次に、施設についてどのような認識しているかを、地元の住民に話を伺うことにした。

 

施設周辺には団地や住宅地が広がる
 

原子力研究所がある場所(青矢印)と代々住む人が多い川崎側(赤輪)と横浜側(紫輪)(Googlemapより)
 

川崎側のほうが住宅は少ない
 

まずはある男性店主に伺うと「この研究所は昭和40年代に、一時期『中性子を脳腫瘍に当てて治す』という中性子治療の最先端技術の研究が行われていたようです」

 

英文による中性子捕捉療法治療について説明
 

「研究所を建てる時には、地元民たちは東海村の日本原子力研究開発機構に視察に行きましたが、地元で不安に思った人は、それほどいません。

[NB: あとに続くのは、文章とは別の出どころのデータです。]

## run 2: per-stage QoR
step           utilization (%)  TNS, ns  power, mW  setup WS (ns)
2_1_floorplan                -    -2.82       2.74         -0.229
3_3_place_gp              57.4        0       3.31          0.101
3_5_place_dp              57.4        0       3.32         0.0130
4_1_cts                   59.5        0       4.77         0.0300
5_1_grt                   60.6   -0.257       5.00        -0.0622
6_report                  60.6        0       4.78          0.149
File: src/rtl/cfc_pkg.sv
package cfc_pkg;

  localparam int START_BITS = 2;
  localparam int CK_BITS    = 8;
  localparam int STOP_BITS  = 8;

  typedef enum logic [1:0] {
    ERR_NONE  = 2'b00,
    ERR_IDENT = 2'b01,
    ERR_ALIGN = 2'b10,
    ERR_CKSUM = 2'b11
  } err_code_e;

  typedef enum logic [1:0] {
    ST_HUNT = 2'd0,
    ST_GOT0 = 2'd1,
    ST_BODY = 2'd2,
    ST_STOP = 2'd3
  } seq_state_e;

  // pad so that start + payload + pad + checksum + stop is a byte multiple
  function automatic int pad_bits(input int payload);
    return (8 - ((payload + START_BITS + CK_BITS + STOP_BITS) % 8)) % 8;
  endfunction

endpackage

File: src/rtl/cfc_sequencer.sv
module cfc_sequencer
  import cfc_pkg::*;
#(
  parameter int PAYLOAD_BITS = 202,
  parameter int ID_BITS      = 32
) (
  input  logic clk,
  input  logic rst,
  input  logic restart,
  input  logic lock,
  input  logic bit_vld,
  input  logic bit_in,
  output logic ev_start,
  output logic ev_hdr,
  output logic ev_byte_end,
  output logic ev_ck,
  output logic ev_ck_last,
  output logic ev_id_bit,
  output logic ev_id_last,
  output logic ev_align_bad
);

  localparam int HDR_BITS  = START_BITS + PAYLOAD_BITS + pad_bits(PAYLOAD_BITS);
  localparam int LAST_CK   = HDR_BITS + CK_BITS - 1;
  localparam int LAST_STOP = LAST_CK + STOP_BITS;
  localparam int POS_W     = $clog2(LAST_STOP + 1);

  localparam logic [POS_W-1:0] HDR_P     = POS_W'(HDR_BITS);
  localparam logic [POS_W-1:0] CK_END_P  = POS_W'(LAST_CK);
  localparam logic [POS_W-1:0] STOP_END_P = POS_W'(LAST_STOP);
  localparam logic [POS_W-1:0] BODY_P0   = POS_W'(START_BITS);
  localparam logic [POS_W-1:0] ID_END_P  = POS_W'(START_BITS + ID_BITS);
  localparam logic [POS_W-1:0] ID_LAST_P = POS_W'(START_BITS + ID_BITS - 1);

  seq_state_e       state_q;
  logic [POS_W-1:0] pos_q;
  logic             first_q;
  logic [7:0]       stop_hist_q;
  logic             take;

  always_comb begin
    take         = bit_vld && !lock;
    ev_start     = 1'b0;
    ev_hdr       = 1'b0;
    ev_byte_end  = 1'b0;
    ev_ck        = 1'b0;
    ev_ck_last   = 1'b0;
    ev_id_bit    = 1'b0;
    ev_id_last   = 1'b0;
    ev_align_bad = 1'b0;
    if (take) begin
      case (state_q)
        ST_GOT0: begin
          if (bit_in) begin
            ev_start     = 1'b1;
            ev_align_bad = !first_q && (stop_hist_q != 8'hFF);
          end
        end
        ST_BODY: begin
          if (pos_q < HDR_P) begin
            ev_hdr      = 1'b1;
            ev_byte_end = (pos_q[2:0] == 3'd7);
            ev_id_bit   = first_q && (pos_q < ID_END_P);
            ev_id_last  = first_q && (pos_q == ID_LAST_P);
          end else begin
            ev_ck      = 1'b1;
            ev_ck_last = (pos_q == CK_END_P);
          end
        end
        default: ;
      endcase
    end
  end

  always_ff @(posedge clk) begin
    if (rst || restart) begin
      state_q     <= ST_HUNT;
      pos_q       <= '0;
      first_q     <= 1'b1;
      stop_hist_q <= 8'hFF;
    end else if (take) begin
      case (state_q)
        ST_HUNT: begin
          if (!bit_in) state_q <= ST_GOT0;
        end
        ST_GOT0: begin
          if (bit_in) begin
            state_q <= ST_BODY;
            pos_q   <= BODY_P0;
          end
        end
        ST_BODY: begin
          pos_q <= pos_q + 1'b1;
          if (pos_q == CK_END_P) begin
            state_q <= ST_STOP;
            first_q <= 1'b0;
          end
        end
        ST_STOP: begin
          stop_hist_q <= {stop_hist_q[6:0], bit_in};
          pos_q       <= pos_q + 1'b1;
          if (pos_q == STOP_END_P) state_q <= ST_HUNT;
        end
        default: state_q <= ST_HUNT;
      endcase
    end
  end

endmodule

File: config.mk
export PLATFORM = sky130hd
export DESIGN_NAME = cfc_sequencer
export DESIGN_NICKNAME = d
export VERILOG_FILES = /design/src/rtl/cfc_pkg.sv /design/src/rtl/cfc_sequencer.sv
export SDC_FILE = /design/constraint.sdc
export NUM_CORES = 1
export LEC_CHECK = 0
export ABC_AREA = 1
export BUFFER_PORTS_ARGS = -buffer_cell sky130_fd_sc_hd__buf_2
export CORE_ASPECT_RATIO = 1.25
export CORE_MARGIN = 5
export CORE_UTILIZATION = 55
export CTS_CLUSTER_DIAMETER = 150
export DETAILED_ROUTE_END_ITERATION = 8
export PLACE_DENSITY = 0.76
export SLEW_MARGIN = 25
export SYNTH_ARGS = -nofsm -noshare
export SYNTH_HDL_FRONTEND = slang
export SYNTH_SLANG_ARGS = --single-unit
File: constraint.sdc
create_clock -name clk -period 1.8 [get_ports clk]
set_input_delay 0.45 -clock clk [delete_from_list [all_inputs] [get_ports clk]]
set_output_delay 0.45 -clock clk [all_outputs]
set_load 0.02 [all_outputs]
==> impl_metrics.ini, run 1 <==
[power]
cellPowerDensity_nw_per_um2 = 481.3
p_seq_share_pct = 59.1
switching_share_pct = 25.75
internal-power_w = 0.0005307
combPwrFrac_pct = 8.5
switching_power_w = 0.0001840
power_leakage_nw = 0.6501
ir_drop_uv = 510.1
clkPwrFrac_pct = 32.4

[global_routing]
track_usage_pct = 20.57
grt_pass1_vias = 1158
grt_max_degree = 15
antenna_found_initial = 0
grt.overflow.total = 0
grt_pass1_wl_mm = 4.609

[detailed_routing]
ant_nets = 0
first_iter_violations = 37
drc = 0
dr.pass1.iters = 4
wl_met2_mm = 1.672
vias = 1129
wl_mm = 3.051
wl_met3_um = 139
highest_layer = met4
via_per_inst = 5.454
met1_length_mm = 1.170
wl_per_cell_um = 14.74

[floorplan]
die-area_um2 = 2960
die_h_um = 59.60
dieWidth_um = 49.68
std_cell_rows = 18
start_util_pct = 55.88
io_pins = 14
core_um2 = 1937

[final_layout]
layout.nets = 201
synthToLayoutAreaGrowth_pct = 37.23
drive_gt1_share_pct = 42.78
fin_area_um2 = 1485
num_antenna_cells = 0

[cts]
cts_hold_buf = 0
clock-sinks = 19
root_buffer = clkbuf_4
cts_tree = yes
cts_buffer_depth = 2
clkLatencyLatePin_ns = 0.31
cts_max_level = 1
numCtsBuffers = 3
clkTransAtPathRegs_ns = 0.11

[critical_path]
worstSetupEndpointType = output pin
start_kind = flop
worst-endpoint-arrival_ns = 1.40
slowest_delay_ns = 0.34
crit_type = flop to output pin
reg2reg_depth = 10
cp_slowest_cell = dfxtp_2
crit_required_ns = 1.35
crit_path_cell_trace = or2_4 > o21ai_2 > nand4_1 > nor2_2 > buf_4
critical_path.max_fanout = 2

[placement]
dp_hpwl_mm = 1.852
finalWeightedCongestion = 0.8378
io_buffers = 13
pre_cts_slack_ns = 0.04499
place_area_um2 = 1200

[sta]
worstMarginPinSlew_ns = 0.2926
rsz0062_at_grt = yes
finalSetupViolCount = 3
period_share_pct = 102.9
slew-limit-headroom_pct = 80.44
hold_viol_final = 0
min_period_ns = 1.853
final_max_slew_viol_count = 0
skew_ns = 0.005270
fmax_ghz = 0.5397
setup_ws_ns = -0.05275

[logic_synthesis]
syn_inst = 157
synth.distinct_cells = 25
syn_area_per_cell_um2 = 6.894
synthesis.nets = 170
synth_warnings = 0
synth_area_um2 = 1082
ys_seq_area_share_pct = 35.14
ys_seq_elements = 19

[worst_hold_path]
hold_path_depth = 3
hp-class = primary input to flop

[outcome]
failed_checks = setup timing
outcome = finished, violations left

[flow_run]
maxCapViolCount = 0
## repair_timing
item	in CTS	in global routing
buffers inserted	9	1
setup endpoints to repair	7	7
pin swaps	9	5
resized for setup	39	22
## state kept, by name, indices dropped and copies added (netlist names)
| register | flops |
|---|---|
| first_q | 1 |
| pos_q | 8 |
| state_q | 2 |
| stop_hist_q | 8 |
## kinds of logic after synthesis
family	count (synthesis)	share of synthesized area, %
adders and majority gates	7	8.092
and+or+nand+nor	95	41.39
AOI/OAI and AO/OA	14	7.630
DFF	19	35.14
buffers and inverters	22	7.746
## final cells by class
type                       instances  area (µm²)
sequential                        19       394.1
inverter                          21       81.33
multi-input combinational        116       752.0
tap                               20       25.02
timing repair buffer              27       206.4
clock buffer                       4       26.28
fill                             133       451.7
## power groups by stage
| stage | Combinational [W] | Sequential (W) | Clock, W |
|---|---|---|---|
| finish | 0.0000608 | 0.000423 | 0.000231 |
| global route | 0.0000675 | 0.000423 | 0.000257 |
| CTS | 0.0000570 | 0.000422 | 0.000230 |
| detailed placement | 0.0000493 | 0.000433 | 0 |
| global placement | 0.0000468 | 0.000433 | 0 |
| floorplan | 0.0000327 | 0.000432 | 0 |
## path summary, 6_finish.rpt
kind	start	to	slack, ns
worst max-delay path	pos_q[3]	ev_id_bit	-0.05
worst max register to register	state_q[0]	state_q[1]	0.18
worst min-delay path	bit_in	stop_hist_q[0]	0.47
worst min register to register	stop_hist_q[7]	stop_hist_q[7]	0.49
## Yosys cell counts
master    number  share of area [%]
o211ai_1       1               0.69
o21ai_0        4                1.8
nor3b_1        2                1.4
buf_2          1               0.46
nor2_1        19                6.6
nand2_1       42                 15
or2_0          1               0.58
ha_1           7                8.1
a21oi_1        5                2.3
nor3b_2        1                1.2
nand3b_1       1               0.69
dfxtp_1       19                 35
or2_2          1               0.58
nor2_4         2                2.1
o21ai_1        1               0.46
a21boi_0       1               0.69
nand3_2        1               0.92
inv_1         19                6.6
nand2_2        3                1.7
nand3_1       14                6.5
o21ai_2        2                1.6
inv_2          2               0.69
nor3_1         3                1.4
nor3_2         1               0.92
nand4_1        4                2.3
## through the flow
step / utilization, % / cells / total power, W / hold WS, ns / TNS (ns)
after global placement: 61.95 / 193 / 0.0004794 / 0.4608 / 0
after CTS: 72.16 / 206 / 0.0007091 / 0.4692 / -0.01398
final: 76.68 / 207 / 0.0007148 / 0.4662 / -0.08412
after floorplan: - / 157 / 0.0004651 / 0.4421 / -0.1061
after detailed placement: 61.95 / 193 / 0.0004821 / 0.4572 / 0
after global routing: 76.68 / 207 / 0.0007473 / 0.4788 / -0.5090
## layer usage
layer  GRT usage [%]  vias up
met4           14.23        0
met2           39.45       31
met1           18.86      527
li1                -      565
met3           4.282        6
met5               0        -
## critical path, delay by kind of cell (launching register included)
kind,cells,cell delay (ns)
AO/OA/AOI/OAI,1,0.12
flip-flops,1,0.34
AND/OR/NAND/NOR,3,0.49
buffers and inverters,1,0.14
## cell usage in the layout (no fill, tap or decap), types with 2 or more instances in the layout
master / instances
ha_1: 4
nor2_1: 12
nand3_1: 13
clkbuf_4: 3
buf_6: 5
inv_1: 13
o21ai_2: 3
nand4_1: 4
ha_4: 3
nor3b_2: 2
buf_4: 16
a21oi_1: 4
dfxtp_1: 10
dfxtp_2: 8
nor2_2: 4
nor3_2: 2
inv_2: 7
nand3_2: 2
nand2_1: 36
o21ai_0: 3
nand2_2: 8
buf_2: 6
nor2_4: 5
No activity file was read; power rests on OpenSTA's default activity.
==> run 2: changes to the inputs <==
--- a/config.mk
+++ b/config.mk
@@ -5,14 +5,13 @@
 export SDC_FILE = /design/constraint.sdc
 export NUM_CORES = 1
 export LEC_CHECK = 0
-export ABC_AREA = 1
 export BUFFER_PORTS_ARGS = -buffer_cell sky130_fd_sc_hd__buf_2
 export CORE_ASPECT_RATIO = 1.25
 export CORE_MARGIN = 5
 export CORE_UTILIZATION = 55
 export CTS_CLUSTER_DIAMETER = 150
 export DETAILED_ROUTE_END_ITERATION = 8
-export PLACE_DENSITY = 0.76
+export PLACE_DENSITY = 0.77
 export SLEW_MARGIN = 25
 export SYNTH_ARGS = -nofsm -noshare
 export SYNTH_HDL_FRONTEND = slang
==> run 2 against run 1 <==
The flow still finishes with violations (setup timing). Critical path type unchanged. Highest routed layer unchanged. Register-to-register slack lost 0.25 ns. Sequential share of layout area is 1.8 points lower. Wire length increased by 9.1%. Flip-flop and latch count did not move. Largest cell class unchanged.
==> impl_metrics.ini, run 2 <==
[sta]
period_share_pct = 117.6
final_max_slew_viol_count = 0
slew-limit-headroom_pct = 73.89
skew_ns = 0.006065
rsz0062_at_grt = yes
min_period_ns = 2.117
setup_ws_ns = -0.3173
whs_ns = 0.4221
fmax_ghz = 0.4723
finalSetupViolCount = 9
hold_viol_final = 0
worstMarginPinSlew_ns = 0.3903

[power]
p_seq_share_pct = 61.3
power_leakage_nw = 0.6840
switching_power_w = 0.0001610
internal-power_w = 0.0005211
clkPwrFrac_pct = 31.8
finalPower_w = 0.0006821
ir_drop_uv = 386.5
combPwrFrac_pct = 6.9
cellPowerDensity_nw_per_um2 = 424.6
switching_share_pct = 23.60

[floorplan]
die-area_um2 = 2843
dieWidth_um = 48.70
std_cell_rows = 17
die_h_um = 58.38
start_util_pct = 57.63
core_um2 = 1787
io_pins = 14

[detailed_routing]
dr.pass1.iters = 4
first_iter_violations = 38
via_per_inst = 6.109
wl_mm = 3.328
vias = 1179
wl_met2_mm = 1.822
wl_per_cell_um = 17.24
wl_met3_um = 137
drc = 0
ant_nets = 0
met1_length_mm = 1.264
highest_layer = met4

[global_routing]
grt_max_degree = 12
track_usage_pct = 23.06
antenna_found_initial = 0
grt.overflow.total = 0
grt_pass1_wl_mm = 5.271
grt_pass1_vias = 1224

[cts]
cts_tree = yes
clkTransAtPathRegs_ns = 0.11
clock-sinks = 19
cts_buffer_depth = 2
root_buffer = clkbuf_4
numCtsBuffers = 3
clkLatencyLatePin_ns = 0.29
cts_max_level = 1

[placement]
dp_hpwl_mm = 2.048
io_buffers = 13
pre_cts_slack_ns = -0.08559
finalWeightedCongestion = 0.8280

[flow_run]
maxCapViolCount = 0

[final_layout]
layout.cells.most_common_list = buf_4, nand2_1, dfxtp_1
synthToLayoutAreaGrowth_pct = 56.01
layout.nets = 188
reg.largest.list = pos_q: 8 flops, stop_hist_q: 8 flops, state_q: 2 flops
fill_cells = 81
final_core_util_pct = 89.92
num_antenna_cells = 0
drive_gt1_share_pct = 54.02
layout_commonest_cell = buf_4

[logic_synthesis]
synth_warnings = 0
synthesis.nets = 143
synth_edf_count = 0
synth_area_um2 = 1030
synth.most_common_cell = nand2_1
async_flop_share_pct = 0
synth_ff_type = dfxtp_1
syn_inst = 130
synth.area.top_cells = dfxtp_1, nand2_1, ha_1, nand3_1, o21ai_0
ys_seq_elements = 19
yosys-top-cells-count = nand2_1, dfxtp_1, nand3_1
synth_top_cell_area_share_pct = 36.94
syn_area_per_cell_um2 = 7.921
synth_top_area_cell = dfxtp_1
synth.distinct_cells = 33
ys_seq_area_share_pct = 36.94

[critical_path]
reg2reg_depth = 6
worst-endpoint-arrival_ns = 1.67
worstSetupEndpointType = output pin
crit_required_ns = 1.35
crit_end = ev_ck_last
r2r_start = state_q[1]
critical_path.max_fanout = 2
crit_type = flop to output pin
ff2ff_setup_slack_ns = -0.07
crit_path_start = pos_q[0]
timing.rr.end = pos_q[7]
start_kind = flop

[outcome]
outcome = finished, violations left
failed_checks = setup timing

[worst_hold_path]
hold_path_depth = 3
hp-class = primary input to flop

20年前に冷却水が漏れ、原子炉を止めた時は、虹ヶ丘の人たちが反対の声を上げていました」

 

横浜市側にある虹ヶ丘住宅地
 

「研究所が建てられた時は、特に横浜市側には人家はなかったのです。しかし、開発が進み住宅が研究所の近くに建つようになりました。廃炉が決定し、2003(平成15)~2004(平成16)年ごろ核燃料などが運び出されました。町内会には『〇月〇日から〇月〇日までの間に運びます』と日にちを特定しないで通達され、極秘に運び出されたのです」と答えてくれた。

また旧家に住む中年の女性に伺うと「私は日立研究所の食堂で働いていました。核燃料などは運び出されましたが、『まだ灰が残っている』と聞きました」と答えてくれた。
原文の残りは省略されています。